I’m happy to see that more individuals and organizations are taking action against the climate crisis. In this story it’s Etsy, the site where many people sell handcrafts. (I hope you have checked out blogger KerryCan’s gorgeous vintage linens there.)

As Emily Dreyfuss wrote in February at Wired magazine, the online market favored by “indie makers” is working toward a carbon neutral future.

“Tomorrow, all the carbon emissions spewed into the atmosphere from US ecommerce deliveries — some 55,000 metric tons of CO2, by one estimate, from trucks and planes shipping packages across the country — will be neutralized.

“It’s all thanks to Etsy, the global online market for indie makers, which is picking up the tab on high-quality carbon offsets for itself as well as its competitors on Thursday. Etsy’s largesse ends after tomorrow, but it will continue to offset its own carbon footprint going forward, becoming the first ecommerce company to completely offset all its emissions generated from shipping.

“Etsy estimates that doing so will cost less than a penny per package — less than $1 million for the year. The company made more than $200 million in just the last quarter of 2018. The price of covering the industry’s emissions for one day won’t even reach six figures.

“ ‘It’s a pretty trivial cost,’ says Etsy CEO Josh Silverman, who joined the company in 2017 and has been credited with turning around its fortunes. Before he joined, the company’s sales seemed poised to be gobbled up by Amazon. Though Amazon has only continued to dominate — accounting for almost 50 percent of total online sales last year, by one estimate — Etsy has regained its foothold on the craft market. …

“Silverman sees tackling sustainability as core to his stewardship of the brand. Ecommerce has come under scrutiny for its environmental consequences, but Silverman believes Etsy sellers and customers are eager to minimize their harm to the planet. …

“If every ecommerce company offset its emissions, it would make a difference. Transportation is the single biggest source of greenhouse gas emissions, according to the US Environmental Protection Agency — more than electricity or industry. …

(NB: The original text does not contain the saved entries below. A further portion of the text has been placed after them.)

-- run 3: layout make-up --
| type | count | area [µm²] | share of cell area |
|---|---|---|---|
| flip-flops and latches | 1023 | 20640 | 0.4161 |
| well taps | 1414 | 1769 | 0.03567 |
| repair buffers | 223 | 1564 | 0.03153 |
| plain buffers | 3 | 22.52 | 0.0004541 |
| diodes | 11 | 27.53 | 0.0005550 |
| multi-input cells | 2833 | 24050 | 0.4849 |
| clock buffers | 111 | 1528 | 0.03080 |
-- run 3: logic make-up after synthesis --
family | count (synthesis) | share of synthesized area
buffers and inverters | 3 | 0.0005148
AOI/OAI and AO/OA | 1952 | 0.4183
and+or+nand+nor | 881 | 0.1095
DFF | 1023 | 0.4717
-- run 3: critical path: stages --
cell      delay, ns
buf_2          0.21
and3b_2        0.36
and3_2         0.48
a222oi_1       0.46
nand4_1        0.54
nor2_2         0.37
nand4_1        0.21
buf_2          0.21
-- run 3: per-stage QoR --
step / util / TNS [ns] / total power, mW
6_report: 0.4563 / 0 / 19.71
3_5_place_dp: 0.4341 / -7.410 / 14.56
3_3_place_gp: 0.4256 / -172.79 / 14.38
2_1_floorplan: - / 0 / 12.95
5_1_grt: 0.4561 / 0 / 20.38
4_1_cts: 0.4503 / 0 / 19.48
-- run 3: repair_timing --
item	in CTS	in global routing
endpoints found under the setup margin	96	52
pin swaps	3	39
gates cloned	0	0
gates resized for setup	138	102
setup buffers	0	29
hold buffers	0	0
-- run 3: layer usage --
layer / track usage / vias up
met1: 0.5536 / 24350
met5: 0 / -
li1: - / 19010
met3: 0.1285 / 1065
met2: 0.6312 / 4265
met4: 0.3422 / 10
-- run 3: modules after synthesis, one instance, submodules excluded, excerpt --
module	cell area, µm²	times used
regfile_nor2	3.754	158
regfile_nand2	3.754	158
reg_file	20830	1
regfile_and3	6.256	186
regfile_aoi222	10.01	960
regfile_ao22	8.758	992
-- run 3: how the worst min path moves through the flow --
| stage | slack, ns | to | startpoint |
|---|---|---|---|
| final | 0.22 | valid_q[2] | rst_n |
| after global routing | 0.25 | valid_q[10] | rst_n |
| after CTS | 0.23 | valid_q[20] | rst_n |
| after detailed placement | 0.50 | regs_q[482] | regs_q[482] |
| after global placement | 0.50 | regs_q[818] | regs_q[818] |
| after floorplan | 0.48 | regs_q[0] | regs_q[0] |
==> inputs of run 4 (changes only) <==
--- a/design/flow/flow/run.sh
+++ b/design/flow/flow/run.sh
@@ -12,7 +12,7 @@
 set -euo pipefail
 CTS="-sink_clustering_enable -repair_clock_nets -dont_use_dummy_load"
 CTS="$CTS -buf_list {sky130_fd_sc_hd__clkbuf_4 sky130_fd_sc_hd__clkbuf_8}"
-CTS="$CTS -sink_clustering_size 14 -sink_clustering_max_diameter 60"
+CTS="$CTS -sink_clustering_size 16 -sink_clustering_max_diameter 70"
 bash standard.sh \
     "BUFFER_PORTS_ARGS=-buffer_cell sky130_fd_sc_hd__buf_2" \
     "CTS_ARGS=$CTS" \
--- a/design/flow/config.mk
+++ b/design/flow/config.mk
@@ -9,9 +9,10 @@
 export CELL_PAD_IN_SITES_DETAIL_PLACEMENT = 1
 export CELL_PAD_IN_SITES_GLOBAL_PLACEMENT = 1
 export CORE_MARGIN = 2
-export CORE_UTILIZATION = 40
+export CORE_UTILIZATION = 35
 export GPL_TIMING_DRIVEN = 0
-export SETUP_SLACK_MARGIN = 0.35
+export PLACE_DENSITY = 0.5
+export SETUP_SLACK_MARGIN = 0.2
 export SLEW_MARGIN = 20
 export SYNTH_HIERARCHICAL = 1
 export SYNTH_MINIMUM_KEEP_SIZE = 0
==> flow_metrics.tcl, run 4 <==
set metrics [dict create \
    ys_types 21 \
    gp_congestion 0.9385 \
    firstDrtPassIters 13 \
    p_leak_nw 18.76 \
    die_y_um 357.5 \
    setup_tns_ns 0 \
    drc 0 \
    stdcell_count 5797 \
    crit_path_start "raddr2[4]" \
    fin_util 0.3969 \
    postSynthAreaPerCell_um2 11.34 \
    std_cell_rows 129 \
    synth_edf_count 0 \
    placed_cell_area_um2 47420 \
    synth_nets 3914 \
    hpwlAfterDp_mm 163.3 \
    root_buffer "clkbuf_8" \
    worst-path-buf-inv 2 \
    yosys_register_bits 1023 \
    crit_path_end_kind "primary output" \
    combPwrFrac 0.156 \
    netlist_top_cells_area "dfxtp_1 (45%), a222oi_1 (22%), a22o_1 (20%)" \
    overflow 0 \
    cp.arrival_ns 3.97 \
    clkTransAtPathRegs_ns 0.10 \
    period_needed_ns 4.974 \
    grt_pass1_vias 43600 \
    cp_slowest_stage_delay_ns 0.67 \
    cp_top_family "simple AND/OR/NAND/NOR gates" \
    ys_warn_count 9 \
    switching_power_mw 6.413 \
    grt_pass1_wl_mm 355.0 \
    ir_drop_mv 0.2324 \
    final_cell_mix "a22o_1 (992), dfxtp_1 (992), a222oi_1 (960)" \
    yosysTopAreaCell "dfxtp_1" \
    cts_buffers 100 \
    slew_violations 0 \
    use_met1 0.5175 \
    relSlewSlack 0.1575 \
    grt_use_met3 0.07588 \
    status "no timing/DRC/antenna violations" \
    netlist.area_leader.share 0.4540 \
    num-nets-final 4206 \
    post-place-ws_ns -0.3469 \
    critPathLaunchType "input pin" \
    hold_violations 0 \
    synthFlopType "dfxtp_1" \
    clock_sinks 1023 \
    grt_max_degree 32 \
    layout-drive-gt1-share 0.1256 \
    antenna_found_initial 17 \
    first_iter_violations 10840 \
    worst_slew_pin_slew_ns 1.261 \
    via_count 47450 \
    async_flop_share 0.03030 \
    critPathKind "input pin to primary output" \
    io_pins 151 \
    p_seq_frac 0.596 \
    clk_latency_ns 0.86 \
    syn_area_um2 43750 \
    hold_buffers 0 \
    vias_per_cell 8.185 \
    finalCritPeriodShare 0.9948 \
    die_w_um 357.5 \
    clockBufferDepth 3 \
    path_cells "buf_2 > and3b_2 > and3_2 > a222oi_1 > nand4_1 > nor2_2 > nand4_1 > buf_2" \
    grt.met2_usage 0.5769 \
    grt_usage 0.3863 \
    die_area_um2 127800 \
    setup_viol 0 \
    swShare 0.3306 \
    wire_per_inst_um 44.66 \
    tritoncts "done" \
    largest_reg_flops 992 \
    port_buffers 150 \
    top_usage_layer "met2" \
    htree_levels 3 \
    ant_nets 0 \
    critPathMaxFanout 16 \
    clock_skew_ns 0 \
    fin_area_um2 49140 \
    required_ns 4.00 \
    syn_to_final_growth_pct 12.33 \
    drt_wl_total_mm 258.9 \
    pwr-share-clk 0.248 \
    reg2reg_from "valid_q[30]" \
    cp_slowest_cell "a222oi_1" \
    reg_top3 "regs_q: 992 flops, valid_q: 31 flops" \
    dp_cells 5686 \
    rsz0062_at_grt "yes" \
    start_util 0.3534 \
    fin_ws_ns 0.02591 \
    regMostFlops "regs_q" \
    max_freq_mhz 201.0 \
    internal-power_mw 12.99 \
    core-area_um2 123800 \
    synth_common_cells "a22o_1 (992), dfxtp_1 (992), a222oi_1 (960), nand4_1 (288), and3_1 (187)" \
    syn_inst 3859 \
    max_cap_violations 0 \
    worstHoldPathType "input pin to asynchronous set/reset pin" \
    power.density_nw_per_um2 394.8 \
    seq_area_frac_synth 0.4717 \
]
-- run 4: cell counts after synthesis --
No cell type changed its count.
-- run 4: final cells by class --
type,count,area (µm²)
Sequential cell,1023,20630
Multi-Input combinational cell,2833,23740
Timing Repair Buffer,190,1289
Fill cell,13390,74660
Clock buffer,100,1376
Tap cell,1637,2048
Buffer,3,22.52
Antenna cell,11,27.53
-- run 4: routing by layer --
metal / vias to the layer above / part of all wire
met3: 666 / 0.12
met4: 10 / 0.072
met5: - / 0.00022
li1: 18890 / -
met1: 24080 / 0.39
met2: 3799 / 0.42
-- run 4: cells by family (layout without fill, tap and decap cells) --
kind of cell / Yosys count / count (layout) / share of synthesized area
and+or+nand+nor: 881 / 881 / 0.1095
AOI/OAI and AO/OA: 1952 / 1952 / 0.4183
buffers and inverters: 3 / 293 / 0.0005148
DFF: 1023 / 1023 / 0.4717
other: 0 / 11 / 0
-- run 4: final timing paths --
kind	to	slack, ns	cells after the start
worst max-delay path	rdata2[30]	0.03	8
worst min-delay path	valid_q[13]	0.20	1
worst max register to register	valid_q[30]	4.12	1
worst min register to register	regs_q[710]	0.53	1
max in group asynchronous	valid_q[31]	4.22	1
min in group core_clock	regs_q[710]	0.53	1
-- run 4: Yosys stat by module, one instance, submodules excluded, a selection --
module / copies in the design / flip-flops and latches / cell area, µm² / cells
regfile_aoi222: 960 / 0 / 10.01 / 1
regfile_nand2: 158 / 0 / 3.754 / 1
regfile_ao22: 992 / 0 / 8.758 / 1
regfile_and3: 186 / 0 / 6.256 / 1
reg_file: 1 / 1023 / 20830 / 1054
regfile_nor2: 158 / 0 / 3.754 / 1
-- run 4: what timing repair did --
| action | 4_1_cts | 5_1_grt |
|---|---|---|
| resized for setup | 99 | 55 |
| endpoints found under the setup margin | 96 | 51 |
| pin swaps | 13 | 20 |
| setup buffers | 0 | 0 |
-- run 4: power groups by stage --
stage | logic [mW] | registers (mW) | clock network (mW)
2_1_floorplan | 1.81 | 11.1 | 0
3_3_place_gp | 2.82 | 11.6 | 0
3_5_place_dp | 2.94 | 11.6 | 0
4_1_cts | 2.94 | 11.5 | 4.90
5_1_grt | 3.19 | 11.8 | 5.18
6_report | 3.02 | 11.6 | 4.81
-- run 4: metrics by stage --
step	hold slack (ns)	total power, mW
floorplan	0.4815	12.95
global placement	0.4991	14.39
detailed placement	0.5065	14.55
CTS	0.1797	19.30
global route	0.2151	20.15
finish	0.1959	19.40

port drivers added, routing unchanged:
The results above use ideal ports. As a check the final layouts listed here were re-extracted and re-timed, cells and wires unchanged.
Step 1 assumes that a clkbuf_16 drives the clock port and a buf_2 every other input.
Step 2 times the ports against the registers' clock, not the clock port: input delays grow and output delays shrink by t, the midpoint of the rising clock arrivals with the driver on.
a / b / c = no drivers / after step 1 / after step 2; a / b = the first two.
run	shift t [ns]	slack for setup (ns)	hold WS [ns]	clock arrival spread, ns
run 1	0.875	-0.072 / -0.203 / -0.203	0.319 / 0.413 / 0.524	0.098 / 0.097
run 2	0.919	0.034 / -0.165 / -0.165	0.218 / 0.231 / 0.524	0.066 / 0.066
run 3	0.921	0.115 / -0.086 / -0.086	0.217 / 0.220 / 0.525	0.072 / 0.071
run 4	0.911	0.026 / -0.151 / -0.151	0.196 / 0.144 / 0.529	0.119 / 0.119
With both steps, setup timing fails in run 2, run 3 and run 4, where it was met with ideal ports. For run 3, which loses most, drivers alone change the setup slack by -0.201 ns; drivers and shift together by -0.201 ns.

“If Amazon wanted to offset its shipping emissions now, some back-of-the-envelope math using available numbers suggests how much it might cost. The company says it shipped over 5 billion items using Amazon Prime in 2017. Amazon Prime, with its free two-day delivery, has been accused of having a larger environmental impact, since the expedited time frame can make bundling items in the same package or delivery vehicle less practical. If each of those items was shipped separately, and if I borrow from Etsy’s calculation that it costs less than a penny per package to offset emissions, then it would cost Amazon less than $50 million to offset the emissions of Amazon Prime shipments in a year … less than 5 percent of Amazon’s reported $11.2 billion profit from 2018. …

“While experts agree that carbon offsets are the best option for an organization wanting to take immediate action, they caution that it’s a stopgap measure and not a solution to climate change. ‘Offsets are sort of second best because, essentially, what it does is allow you to continue emitting, and what we have to actually do is stop emitting,’ says Phil Duffy, president of the Woods Hole Research Center, the leading climate change think tank in the US. …

“Etsy knows this. According to Mozen and Silverman, the company’s goal is to eventually cut down on actual emissions. … Today it becomes the first ecommerce company to offer its customers the promise that packages delivered from Etsy are not hurting Earth. It’s a pretty good start.”